Your task:
For the entries below, report every line that includes the word "register".

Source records
□ □ □
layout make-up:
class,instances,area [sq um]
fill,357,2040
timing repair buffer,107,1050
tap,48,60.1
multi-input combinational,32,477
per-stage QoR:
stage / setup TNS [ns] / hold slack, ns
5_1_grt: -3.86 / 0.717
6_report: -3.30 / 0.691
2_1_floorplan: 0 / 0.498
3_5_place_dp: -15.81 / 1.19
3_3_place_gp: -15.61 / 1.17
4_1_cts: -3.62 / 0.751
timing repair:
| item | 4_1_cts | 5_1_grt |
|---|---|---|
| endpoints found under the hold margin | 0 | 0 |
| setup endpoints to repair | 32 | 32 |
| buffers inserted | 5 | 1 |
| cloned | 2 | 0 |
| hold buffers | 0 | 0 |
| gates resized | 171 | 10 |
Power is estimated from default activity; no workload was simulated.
File: flow/run.sh
#!/bin/bash
# OpenROAD 26Q1-2900-gdf79404cd8, Yosys 0.63+post, stock flow scripts
make -C /OpenROAD-flow-scripts/flow DESIGN_CONFIG=/design/flow/config.mk WORK_HOME=/design/flow/orfs finish
File: flow/config.mk
export PLATFORM = sky130hd
export DESIGN_NAME = top
export DESIGN_NICKNAME = top
export VERILOG_FILES = /design/flow/design.v
export SDC_FILE = /design/flow/constraint.sdc
export NUM_CORES = 4
export LEC_CHECK = 1
export CORE_AREA = 10 10 70 70
export DIE_AREA = 0 0 80 80
File: flow/constraint.sdc
current_design top

set clk_period 1.1
set clk_io_pct 0.2

create_clock -name clk0 -period $clk_period [get_ports {CLK}]

set non_clock_inputs [all_inputs -no_clocks]
set_input_delay [expr $clk_period * $clk_io_pct] -clock clk0 $non_clock_inputs
set_output_delay [expr $clk_period * $clk_io_pct] -clock clk0 [all_outputs]
<file path="run.sh">
#!/bin/bash
# OpenROAD 26Q1-2900-gdf79404cd8, Yosys 0.63+post, stock flow scripts
make -C /OpenROAD-flow-scripts/flow DESIGN_CONFIG=/design/flow/config.mk WORK_HOME=/design/flow/orfs finish
</file>
<file path="config.mk">
export PLATFORM = sky130hd
export DESIGN_NAME = ALU
export DESIGN_NICKNAME = ALU
export VERILOG_FILES = /design/flow/design.v
export SDC_FILE = /design/flow/constraint.sdc
export NUM_CORES = 4
export LEC_CHECK = 1
export CORE_UTILIZATION = 50
</file>
<file path="constraint.sdc">
current_design ALU

set clk_period 424.0
set clk_io_pct 0.2

create_clock -name clk0 -period $clk_period

set non_clock_inputs [all_inputs -no_clocks]
set_input_delay [expr $clk_period * $clk_io_pct] -clock clk0 $non_clock_inputs
set_output_delay [expr $clk_period * $clk_io_pct] -clock clk0 [all_outputs]
</file>
<file path="design.v">
`timescale 1ns / 1ps
module ALU(
    input           [3:0] control,
    input signed    [31:0] a,
    input signed    [31:0] b,
    input           [4:0] shamt,
    output signed   [31:0] result_out,
    output          [7:0] status_out
);
    reg [63:0] mul_ALU;
    reg [7:0] status;
    reg signed [31:0] result;
    assign status_out = status;
    assign result_out = result;
    always @(*)
    begin
        case (control)
        0: begin
            result = a&b; 
            status[7] = (result == 0);
            status[6] = 1'b0;
            status[4] = 1'b0;
            status[5] = 1'b0;
            status[3] = 1'b0;
            status[2] = 1'b0;
            mul_ALU = 0;
            end
        1: begin
            result = a|b; 
            status[7] = (result == 0);
            status[6] = 1'b0;
            status[4] = 1'b0;
            status[5] = 1'b0;
            status[3] = 1'b0;
            status[2] = 1'b0;
            mul_ALU = 0;
            end
        10:begin
            result = (~a&b)|(~b&a); 
            status[7] = (result == 0);
            status[6] = 1'b0;
            status[4] = 1'b0;
            status[5] = 1'b0;
            status[3] = 1'b0;
            status[2] = 1'b0;
            mul_ALU = 0;
            end
        11:begin
            result = ~(a|b); 
            status[7] = (result == 0);
            status[6] = 1'b0;
            status[4] = 1'b0;
            status[5] = 1'b0;
            status[3] = 1'b0;
            status[2] = 1'b0;
            mul_ALU = 0;
            end
        2: begin
            {status[5],result} = a+b;
            status[7] = (result == 0);
            status[6] = 1'b0;
            status[4] = result[31];
            status[3] = (result%4) ? 1'b1 : 1'b0;  
            status[2] = 1'b0;
            mul_ALU = 0;
            end
        6: begin
            {status[5],result} = a-b;
            status[7] = (result == 0);
            status[6] = 1'b0;
            status[4] = result[31];
            status[3] = 1'b0;
            status[2] = 1'b0;
            mul_ALU = 0;
            end
        5: begin
            mul_ALU = a*b;
            result = mul_ALU[31:0];
            status[7] = (result == 0);
            status[6] = (mul_ALU[63:32])? 1'b1 : 1'b0;
            status[4] = result[31];
            status[5] = 1'b0;
            status[3] = 1'b0;
            status[2] = 1'b0;
            end
        4: begin
            result = (b) ? a/b : 0;
            status[7] = (result == 0);
            status[6] = 1'b0;
            status[4] = result[31];
            status[5] = 1'b0;
            status[3] = 1'b0;
            status[2] = (b) ? 1'b0 : 1'b1;
            mul_ALU = 0;
            end
        12:begin     
            result = b>>>shamt;
            status[7] = (result == 0);
            status[6] = 1'b0;
            status[4] = 1'b0;
            status[5] = 1'b0;
            status[3] = 1'b0;
            status[2] = 1'b0;
            mul_ALU = 0;
            end
        13:begin
            result = a+b;
            status[7] = (result == 0);
            status[6] = 1'b0;
            status[4] = result[31];
            status[5] = 1'b0;
            status[3] = 1'b0;  
            status[2] = 1'b0;
            mul_ALU = 0;
            end
        7: begin
            result = a-b;
            result = (result[31]) ? 1 : 0;
            status[7] = (result == 0);
            status[6] = 1'b0;
            status[4] = result[31];
            status[5] = 1'b0;
            status[3] = 1'b0;
            status[2] = 1'b0;
            mul_ALU = 0;
            end
        8: begin     
            result = b<<shamt;
            status[7] = (result == 0);
            status[6] = 1'b0;
            status[4] = 1'b0;
            status[5] = 1'b0;
            status[3] = 1'b0;
            status[2] = 1'b0;
            mul_ALU = 0;
            end
        9: begin     
            result = b>>shamt;
            status[7] = (result == 0);
            status[6] = 1'b0;
            status[4] = 1'b0;
            status[5] = 1'b0;
            status[3] = 1'b0;
            status[2] = 1'b0;
            mul_ALU = 0;
            end
        default: 
        begin
            result = 0;
            status[7] = (result == 0);
            status[6] = 1'b0;
            status[4] = 1'b0;
            status[5] = 1'b0;
            status[3] = 1'b0;
            status[2] = 1'b0;
            mul_ALU = 0;
        end
        endcase
        status[1] = 1'b0;
        status[0] = 1'b0;
    end
endmodule
</file>
==> ./design.v <==
`timescale 1ns / 1ps
module REG(
    input       clk,
    input       SYS_reset,
    input [4:0] REG_address1,
    input [4:0] REG_address2, 
    input [4:0] REG_address_wr, 
    input       REG_write_enable, 
    input [31:0]REG_write_data, 
    output reg [31:0] REG_data_out1, 
    output reg [31:0] REG_data_out2,
    input [31:0] testt_reg_add,
    output [31:0] testt_reg
);
    reg [31:0] register [0:31];
    integer i;
    always @(REG_address1, REG_address2, REG_address_wr, REG_write_enable, REG_write_data)
    begin
        if (REG_address1 == REG_address_wr)
        begin
            if (REG_write_enable)
                REG_data_out1 = REG_write_data;
            else
                REG_data_out1 = register[REG_address1];
        end
        else
            REG_data_out1 = register[REG_address1];
        if (REG_address2 == REG_address_wr)
        begin
            if (REG_write_enable)
                REG_data_out2 = REG_write_data;
            else
                REG_data_out2 = register[REG_address2];
        end
        else
            REG_data_out2 = register[REG_address2];
    end
    always @(negedge clk)
    begin 
        if (SYS_reset)
        begin
            for(i = 0; i<32 ; i=i+1)
                register[i] <= 32'b0;
        end
        else if(REG_write_enable)
            register[REG_address_wr] <= REG_write_data;
    end
    assign testt_reg = register[testt_reg_add];
endmodule
`./config.mk`:
```
export PLATFORM = sky130hd
export DESIGN_NAME = control
export DESIGN_NICKNAME = control
export VERILOG_FILES = /design/flow/design.v
export SDC_FILE = /design/flow/constraint.sdc
export NUM_CORES = 4
export LEC_CHECK = 1
export CORE_AREA = 10 10 70 70
export DIE_AREA = 0 0 80 80
```
`./constraint.sdc`:
```
current_design control

set clk_period 3.2
set clk_io_pct 0.2

create_clock -name clk0 -period $clk_period

set non_clock_inputs [all_inputs -no_clocks]
set_input_delay [expr $clk_period * $clk_io_pct] -clock clk0 $non_clock_inputs
set_output_delay [expr $clk_period * $clk_io_pct] -clock clk0 [all_outputs]
```
**./config.mk**
```make
export PLATFORM = sky130hd
export DESIGN_NAME = sc_ram
export DESIGN_NICKNAME = sc_ram
export VERILOG_FILES = /design/flow/design.v
export SDC_FILE = /design/flow/constraint.sdc
export NUM_CORES = 4
export LEC_CHECK = 1
export CORE_UTILIZATION = 30
```
**./constraint.sdc**
```tcl
current_design sc_ram

set clk_period 15.6
set clk_io_pct 0.2

create_clock -name clk0 -period $clk_period [get_ports {clk}]

set non_clock_inputs [all_inputs -no_clocks]
set_input_delay [expr $clk_period * $clk_io_pct] -clock clk0 $non_clock_inputs
set_output_delay [expr $clk_period * $clk_io_pct] -clock clk0 [all_outputs]
```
□ □ □
Output:
    reg [31:0] register [0:31];
                REG_data_out1 = register[REG_address1];
            REG_data_out1 = register[REG_address1];
                REG_data_out2 = register[REG_address2];
            REG_data_out2 = register[REG_address2];
                register[i] <= 32'b0;
            register[REG_address_wr] <= REG_write_data;
    assign testt_reg = register[testt_reg_add];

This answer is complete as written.